For 2x-5y=16, 6x-15y=30 I think there are zero number of solutions.
I used the elimination method and got 0=0. Does that mean zero number of solutions?
Actually you made an error:
2x-5y=16, 6x-15y=30
multiply the first by 3 ---->
6x - 15y = 48
subtract the second
0 = 18
If your variable drops out and you end up with a true statement, such as your 8=8, then you have an infinite number of solutions. You are trying to intersect the line with itself.
If your variable drops out and you end up with a false statement, such as 0=5, then there is no solution , you would have two parallel lines
To determine the number of solutions for a system of linear equations, we can solve the equations using various methods such as substitution, elimination, or matrix operations. Let's use the method of elimination to solve the given system.
Given equations:
1) 2x - 5y = 16
2) 6x - 15y = 30
To eliminate one variable, we need to make the coefficients of either x or y the same in both equations. In this case, we'll eliminate y.
Let's start by multiplying equation 1) by 3 to make the coefficient of y the same in both equations.
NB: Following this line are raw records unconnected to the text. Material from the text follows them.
<file path="config.mk">
export PLATFORM = sky130hd
export DESIGN_NAME = fra_fifo
export DESIGN_NICKNAME = d
export VERILOG_FILES = /design/src/rtl/fra_fifo.sv
export SDC_FILE = /design/constraint.sdc
export NUM_CORES = 1
export LEC_CHECK = 0
export BUFFER_PORTS_ARGS = -buffer_cell sky130_fd_sc_hd__buf_2
export CORE_ASPECT_RATIO = 0.75
export CORE_MARGIN = 2
export CORE_UTILIZATION = 40
export DETAILED_ROUTE_END_ITERATION = 12
export GPL_ROUTABILITY_DRIVEN = 0
export RECOVER_POWER = 100
export SKIP_CTS_REPAIR_TIMING = 1
export SLEW_MARGIN = 20
export SYNTH_ARGS = -nofsm -noshare
export SYNTH_HDL_FRONTEND = slang
export SYNTH_SLANG_ARGS = --single-unit
</file>
<file path="constraint.sdc">
create_clock -name clk -period 1.8 [get_ports clk]
set_input_delay 0.36 -clock clk [delete_from_list [all_inputs] [get_ports clk]]
set_output_delay 0.36 -clock clk [all_outputs]
set_load 0.02 [all_outputs]
</file>
<file path="src/rtl/fra_fifo.sv">
`default_nettype none

module fra_fifo #(
  parameter int WIDTH = 8,
  parameter int DEPTH = 4
) (
  input  wire logic             clk,
  input  wire logic             rst_n,
  input  wire logic             push,
  input  wire logic [WIDTH-1:0] push_data,
  output logic                  full,
  input  wire logic             pop,
  output logic                  not_empty,
  output logic [WIDTH-1:0]      head_data
);

  localparam int PW = (DEPTH > 1) ? $clog2(DEPTH) : 1;
  localparam int CW = $clog2(DEPTH + 1);

  logic [WIDTH-1:0] slot_r [DEPTH];
  logic [PW-1:0]    wptr_r, wptr_nxt;
  logic [PW-1:0]    rptr_r, rptr_nxt;
  logic [CW-1:0]    count_r, count_nxt;

  assign full      = (count_r == CW'(DEPTH));
  assign not_empty = (count_r != '0);
  assign head_data = slot_r[rptr_r];

  always_comb begin
    wptr_nxt  = wptr_r;
    rptr_nxt  = rptr_r;
    count_nxt = count_r;
    if (push) begin
      wptr_nxt = (wptr_r == PW'(DEPTH - 1)) ? '0 : PW'(wptr_r + 1'b1);
    end
    if (pop) begin
      rptr_nxt = (rptr_r == PW'(DEPTH - 1)) ? '0 : PW'(rptr_r + 1'b1);
    end
    if (push && !pop) begin
      count_nxt = CW'(count_r + 1'b1);
    end else if (pop && !push) begin
      count_nxt = CW'(count_r - 1'b1);
    end
  end

  always_ff @(posedge clk) begin
    if (!rst_n) begin
      wptr_r  <= '0;
      rptr_r  <= '0;
      count_r <= '0;
    end else begin
      wptr_r  <= wptr_nxt;
      rptr_r  <= rptr_nxt;
      count_r <= count_nxt;
    end
  end

  always_ff @(posedge clk) begin
    if (push) begin
      slot_r[wptr_r] <= push_data;
    end
  end

endmodule

`default_nettype wire

</file>
Word-level counts from Yosys, hierarchy flattened
Memory sizes are Yosys's and may differ from the RTL's. A register that Yosys moved wholly into a read port is not among the register bits.
Cells that the tools add are included.
- output and inout port bits: 10
- bits in writable memories: 32
- register bits after elaboration: 7
- memories: 1
- logic and storage cells: 25
- bits of input ports: 12
- memory list (memory ; words ; bits a word ; read ports ; clocked after memory_dff ; wr ports ; line ; RTL):
    slot_r ; 4 ; 8 ; 1 ; 1 ; 1 ; 20 ; logic [WIDTH-1:0] slot_r [DEPTH];
- add/subtract/negate cells: 4
- equality and inequality tests: 3
- muxes and demuxes: 8
- reduce and logical (&&, ||, !) cells: 6
- operators with widths (kind ; number):
    2-to-1 mux 2 bit ; 4
    2-to-1 mux 3 bit ; 2
    adder 2 x 1 -> 2 bit, second input constant ; 2
    == test 2 bit, second input constant ; 2
    adder 3 x 1 -> 3 bit, second input constant ; 1
    == test 3 bit, second input constant ; 1
    nonzero test 3 bit ; 1
    subtractor 3 x 1 -> 3 bit, second input constant ; 1
    logical AND 1 bit ; 2
    logical NOT 1 bit ; 2
    2-to-1 mux 1 bit ; 2
    nonzero test 2 bit ; 1

Logic depth before layout (Yosys ltp)
- depth in word-level cells: 4
- gate-level depth with buffers: 7
- depth with buffers taken out: 7

Worst setup path after synthesis
OpenSTA, ideal clock, no wires.
- kind: input -> register
- from: input pop
- to: register count_r[2]
- slack: 0.177 ns
- stages on the path: 7
- library setup time: 0.070 ns
- arrival time: 1.553 ns
- cells stage by stage: inv_1 -> ha_1 -> inv_1 -> fa_1 -> xor2_1 -> or3_1 -> a21boi_1
- word-level cells in the longest chain between the ends: 3
- elaborated cells on any way between the ends: 5
- classes of those cells: mux (1); reduce/logical (4)
- ends and longest elaborated chain (item ; line ; RTL):
    from (decl) ; 12 ; input wire logic pop,
    logical NOT 1 bit ; 39 ; if (push && !pop) begin
    logical AND 1 bit ; 39 ;
    2-to-1 mux 3 bit / nonzero test 2 bit (equally long branches) ; n/a ;
    to (signal assigned) ; 54 ; count_r <= count_nxt;
    to (decl) ; 23 ; logic [CW-1:0] count_r, count_nxt;
Parallel ways exist; a longest one is shown, timed or not.
A chain may end at the register's enable or synchronous reset.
We get:
3 * (2x - 5y) = 3 * 16
which simplifies to:
6x - 15y = 48
Now, we have the following system of equations:
3) 6x - 15y = 48
4) 6x - 15y = 30
By comparing equations 3) and 4), we can see that both equations are identical. There is no difference in their coefficients or constants. Since these equations represent the same line, it means that the system is consistent and dependent. In other words, there are infinitely many solutions.
So, the statement that there are zero solutions is incorrect. The correct answer is that there are infinitely many solutions for the given system of equations.